Most of the praise the film received was directed towards its cast, (Note: Examples:
- Stasi: "Everything works – starting with the cast"
- Hanley: "Each film has their high points, with Carrie (2002) sporting a solid cast"
- Jane: "Where this version succeeds ... is ... in its performances") although Wertheimer and Arrigo were critical about the acting. While Patricia Clarkson, Kandyse McClure, and David Keith were praised by more than one reviewer, (Note: Hanley considered "strong performances" were delivered by Keith, Clarkson and Bettis. Stasi praised the "well-cast" Clarkson, while declared, "Even David Keith as the detective investigating the horror is perfect in the role". Gallo considered Sue was "played smartly" by McClure, while Levesque said "McClure creates a Sue far more mysterious than Amy Irving's original". Jane wrote, "Rena Sofer is decent as Miss Desjarden and Kandyse McClure plays the 'queen bitch' of the high school [sic] really well but it's Patricia Clarkson and Angela Bettis who do most of the heavy lifting here".) Bettis's performance was especially praised. (Note: Examples:
- Gallo: "Angela Bettis does an admirable job as Carrie"
- Wertheimer: "Better than passable is the performance of tonight's Carrie, Angela Bettis ... Ms. Bettis manages to breathe some life into Mr. King's allegorical character"
- Stasi: "Bettis ... does such a bang up job that if she doesn't win an Emmy for this role, she should spontaneously combust"
- Hanley: "Angela Bettis is incredibly spectacular"
- Johnson: "Bettis ... makes a very convincing Carrie White"
- The Telegraphs Anne Billson retrospectively called it an "unremarkable save for a terrific central performance by Angela Bettis".) Linda Stasi of the New York Post was one of those who thought a remake was unnecessary, so she had low expectations for the film. Stasi, however, concluded she had been "completely mistaken"; she was positively surprised by the acting and went so far as to state that Bettis should win an Emmy Award for her performance. Wertheimer remarked that Bettis expressed the character's emotions well, and lamented that the film "affords Ms. Bettis few opportunities for such genuine acting".

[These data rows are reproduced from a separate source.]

This is an optimization exercise on Yosys and OpenROAD, whose aim is small area, a short achievable clock period and few clock cycles, not a production implementation. At most, simulation tests tie the RTL to the original design; equivalence was not proved. Power is estimated from default activity; no workload was simulated.

## oak
## pzip_packer
module pzip_packer (
    input  wire       clk,
    input  wire       rst,
    input  wire       in_valid,
    output wire       in_ready,
    input  wire [7:0] in_data,
    input  wire       in_last,
    output wire       out_valid,
    input  wire       out_ready,
    output wire [7:0] out_data,
    output reg        done,
    output reg  [3:0] tlen
);
Size in the first run: ~340 flip-flops, ~28 I/O pins, ~25,000 um^2 of cells after synthesis.
==> flow/config.mk <==
export PLATFORM = sky130hd
export DESIGN_NAME = pzip_packer
export DESIGN_NICKNAME = pzip_packer
export VERILOG_FILES = /design/flow/design.v
export SDC_FILE = /design/flow/constraint.sdc
export NUM_CORES = 4
export LEC_CHECK = 0
export CAP_MARGIN = 5
export CORE_MARGIN = 2
export CORE_UTILIZATION = 40
export CTS_BUF_LIST = sky130_fd_sc_hd__clkbuf_16
export CTS_CLUSTER_DIAMETER = 100
export CTS_CLUSTER_SIZE = 26
export SLEW_MARGIN = 5
==> flow/constraint.sdc <==
create_clock -name core_clock -period 23.0 [get_ports {clk}]
set_input_delay 4.6000 -clock core_clock [delete_from_list [all_inputs] [get_ports {clk}]]
set_output_delay 4.6000 -clock core_clock [all_outputs]
set_load 0.01 [all_outputs]
standard.sh (not shown) runs the stock make flow with config.mk's settings and CLKGATE_MAP_FILE= SYNTH_SCRIPT=/design/flow/synth_recipe.tcl, a recipe that flattens the netlist after the stock synthesis.
==> flow/flow/run.sh <==
#!/bin/bash
# The standard layout, with the port buffers made of buf_4 cells instead of
# the cell buffer_ports picks by itself (a slow delay buffer on sky130hd).
set -euo pipefail
bash standard.sh 'BUFFER_PORTS_ARGS=-buffer_cell sky130_fd_sc_hd__buf_4' finish > standard_flow.log 2>&1
diff inputs: oak => pine
Settings: swapping 5 for 20 in SLEW_MARGIN; swapping 5 for 20 in CAP_MARGIN.
Results
- Diff pine and oak: synthesis-to-finish area growth lower in pine
- pine against oak: data required time at the worst endpoint shows a reduction of 0.03 ns, placement-stage cell area now sits at about the same level, pre-CTS worst setup slack climbed 0.014 ns, footprint of the multi-input gates flat.
- Multi-input logic portion of the cell area across pine and oak: no real change.
- pine against oak; total power is down slightly.
- Power per unit of standard cell area: pine and oak compared, higher one is oak
- Compared with oak, pine shows a lower internal power component.
- NOTE: worst hold slack in pine exceeds that of oak
- Looking at pine and oak, the overall global routing resource usage is a wash.
No functional check of the RTL was part of any run of this note.


pzip_packer, a different RTL version from the one above (not shown whole).
Size in the first run: roughly 2400 cells after synthesis, about 330 flip-flops, ~28 I/O pins, about 0.025 sq mm of cells after synthesis.
clock: 23.0 ns
lec_check: 0
cap_margin: 20
core_margin: 2
core_utilization: 40
cts_buf_list: sky130_fd_sc_hd__clkbuf_16
cts_cluster_diameter: 80
cts_cluster_size: 22
slew_margin: 20
Scripts as last shown in full above: flow/flow/run.sh
The first run completed with no timing, DRC or antenna violations.
Testbench counts at the start, summed over its fixed seeds: cycles 39,820.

At the 29th Saturn Awards, Carrie was nominated for Best Single Television Presentation, but the winner was Taken. It was also nominated for the 2003 American Society of Cinematographers Awards in the Movie of the Week or Pilot (Network) category; CSI: Miamis "Cross Jurisdictions" won it.

== Television series ==
Although it obtained "strong numbers", according to Variety, the series was never produced. Fuller and Bettis were expected to reprise their roles, and the writer had a concept in mind: he hoped to create a series in which Carrie had to deal with the remorse and the responsibility for killing several (234) people. The series would also feature Carrie and Sue on a journey to help other people with telekinetic powers. Fuller wrote the outline for a second episode, but NBC had no interest in it, so MGM ended their deal. In Fuller's opinion, "the network [n]ever intended to do a series, they were just playing the studio".

Another remake based on the Carrie novel and the 1976 film was released in 2013. Directed by Kimberly Peirce and starring Chloë Grace Moretz, it was created after producers felt the 2002 version did not capture modern bullying. However, David Rooney of The Hollywood Reporter has described the 2002 film as a faithful adaptation of the novel.